James R. Schaffer, P.A.

How an inheritance may be treated in a high asset divorce

| Apr 19, 2018 | High Asset Divorce |

Throughout Tampa, individuals attempt to prepare themselves and their family members by preparing estate plans that outline how their assets should be divided up when they are no longer alive to manage them. Through their estate planning documents, they may leave sizable inheritances to their children, spouses and friends.

Receiving an inheritance can be a special experience for a person, but that experience can quickly become a headache if their inheritance becomes a point of contention during a divorce. As with other financial matters related to high asset divorces, courts will look carefully at how the recipients of the inheritances came into possession of their inherited assets to decide if and how they should be divided.

How an inheritance is conveyed and then how it is used once received by a recipient will play into whether it will be divided in a divorce-related property settlement. If the inheritance was made to both parties to a marriage jointly or if one person received the inheritance and immediately comingled it with joint marital assets, then the inheritance will likely be viewed as marital property.

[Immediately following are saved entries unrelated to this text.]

===== src/rtl/sha256_padder.sv =====
// SHA-256 message padder: packs 32-bit big-endian words into 512-bit blocks,
// appends the 0x80 marker, zero fill and 64-bit bit length, and hands blocks to the engine.
`timescale 1ns/1ps
module sha256_padder (
    input  logic         clk_100mhz,
    input  logic         rst_i,
    input  logic [31:0]  data_i,
    input  logic         data_valid_i,
    input  logic         data_last_i,
    input  logic [2:0]   data_bytes_i,
    output logic         data_ready_o,
    input  logic         eng_ready_i,
    output logic         blk_start_o,
    output logic [511:0] blk_o,
    output logic         blk_last_o,
    output logic         busy_o
);

    localparam logic [1:0] S_FILL = 2'd0;
    localparam logic [1:0] S_PAD  = 2'd1;
    localparam logic [1:0] S_SEND = 2'd2;

    logic [1:0]   r_state;
    logic [31:0]  r_buf [16];
    logic [4:0]   r_wcnt;
    logic [63:0]  r_bitlen;
    logic [4:0]   r_mpos;
    logic         r_marker_pending;
    logic         r_need_len;
    logic         r_final;
    logic [1:0]   r_holdoff;
    logic [511:0] r_blk;
    logic         r_start;
    logic         r_last;
    logic         r_busy;

    logic [2:0]   w_nbytes;
    logic [31:0]  w_word;
    logic [511:0] w_blk;
    logic         w_accept;
    logic         w_send;

    assign data_ready_o = (r_state == S_FILL) && (r_wcnt < 5'd16);
    assign w_accept     = data_valid_i && data_ready_o;
    assign w_send       = (r_state == S_SEND) && eng_ready_i && (r_holdoff == 2'd0);

    assign blk_start_o  = r_start;
    assign blk_o        = r_blk;
    assign blk_last_o   = r_last;
    assign busy_o       = r_busy;

    // Number of valid bytes in the offered word (non-last words are always full)
    always_comb begin
        if (!data_last_i) begin
            w_nbytes = 3'd4;
        end else if (data_bytes_i > 3'd4) begin
            w_nbytes = 3'd4;
        end else begin
            w_nbytes = data_bytes_i;
        end
    end

    // Zero the invalid tail bytes and drop the 0x80 marker right after the last valid byte
    always_comb begin
        w_word = data_i;
        for (int k = 0; k < 4; k++) begin
            if (3'(k) < w_nbytes) begin
                w_word[31-8*k -: 8] = data_i[31-8*k -: 8];
            end else if (3'(k) == w_nbytes) begin
                w_word[31-8*k -: 8] = 8'h80;
            end else begin
                w_word[31-8*k -: 8] = 8'h00;
            end
        end
    end

    // Flatten the word buffer into the engine block, word 0 at the top
    always_comb begin
        w_blk = 512'd0;
        for (int k = 0; k < 16; k++) begin
            w_blk[511-32*k -: 32] = r_buf[k];
        end
    end

    // Padder state machine, buffer and output registers
    always_ff @(posedge clk_100mhz) begin
        if (rst_i) begin
            r_state          <= S_FILL;
            r_wcnt           <= 5'd0;
            r_bitlen         <= 64'd0;
            r_mpos           <= 5'd0;
            r_marker_pending <= 1'b0;
            r_need_len       <= 1'b0;
            r_final          <= 1'b0;
            r_holdoff        <= 2'd0;
            r_blk            <= 512'd0;
            r_start          <= 1'b0;
            r_last           <= 1'b0;
            r_busy           <= 1'b0;
            for (int k = 0; k < 16; k++) begin
                r_buf[k] <= 32'h0000_0000;
            end
        end else begin
            r_start <= 1'b0;
            r_last  <= 1'b0;
            // holdoff hides the engine's ready staying high one cycle after a start
            if (r_holdoff != 2'd0) begin
                r_holdoff <= r_holdoff - 2'd1;
            end else begin
                r_holdoff <= r_holdoff;
            end

            case (r_state)
                S_FILL: begin
                    if (w_accept) begin
                        r_buf[r_wcnt[3:0]] <= w_word;
                        r_wcnt             <= r_wcnt + 5'd1;
                        r_bitlen           <= r_bitlen + {58'd0, w_nbytes, 3'b000};
                        r_busy             <= 1'b1;
                        if (data_last_i) begin
                            if (w_nbytes == 3'd4) begin
                                r_mpos           <= r_wcnt + 5'd1;
                                r_marker_pending <= 1'b1;
                            end else begin
                                r_mpos <= r_wcnt;
                            end
                            r_state <= S_PAD;
                        end else if (r_wcnt == 5'd15) begin
                            r_state <= S_SEND;
                        end else begin
                            r_state <= S_FILL;
                        end
                    end
                end
                S_PAD: begin
                    if (r_marker_pending && (r_mpos <= 5'd15)) begin
                        r_buf[r_mpos[3:0]] <= 32'h8000_0000;
                        r_marker_pending   <= 1'b0;
                    end
                    if (r_mpos <= 5'd13) begin
                        r_buf[14] <= r_bitlen[63:32];
                        r_buf[15] <= r_bitlen[31:0];
                        r_final   <= 1'b1;
                    end else begin
                        r_final    <= 1'b0;
                        r_need_len <= 1'b1;
                    end
                    r_state <= S_SEND;
                end
                S_SEND: begin
                    if (w_send) begin
                        r_blk     <= w_blk;
                        r_start   <= 1'b1;
                        r_last    <= r_final;
                        r_wcnt    <= 5'd0;
                        r_holdoff <= 2'd2;
                        for (int k = 0; k < 16; k++) begin
                            r_buf[k] <= 32'h0000_0000;
                        end
                        if (r_need_len) begin
                            r_need_len <= 1'b0;
                            r_mpos     <= 5'd0;
                            r_state    <= S_PAD;
                        end else if (r_final) begin
                            r_final          <= 1'b0;
                            r_marker_pending <= 1'b0;
                            r_bitlen         <= 64'd0;
                            r_busy           <= 1'b0;
                            r_state          <= S_FILL;
                        end else begin
                            r_state <= S_FILL;
                        end
                    end
                end
                default: begin
                    r_state <= S_FILL;
                end
            endcase
        end
    end

endmodule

If, however, an inheritance is given to only one spouse and that spouse maintains it as their separate property, then they may have a strong case for arguing that the inherited property should not be subject to division with their spouse. Clarification on these and other issues cannot be made in this post as it does not offer legal advice, but readers with questions about inheritances, property division and other divorce matters can discuss their questions with their family law attorneys.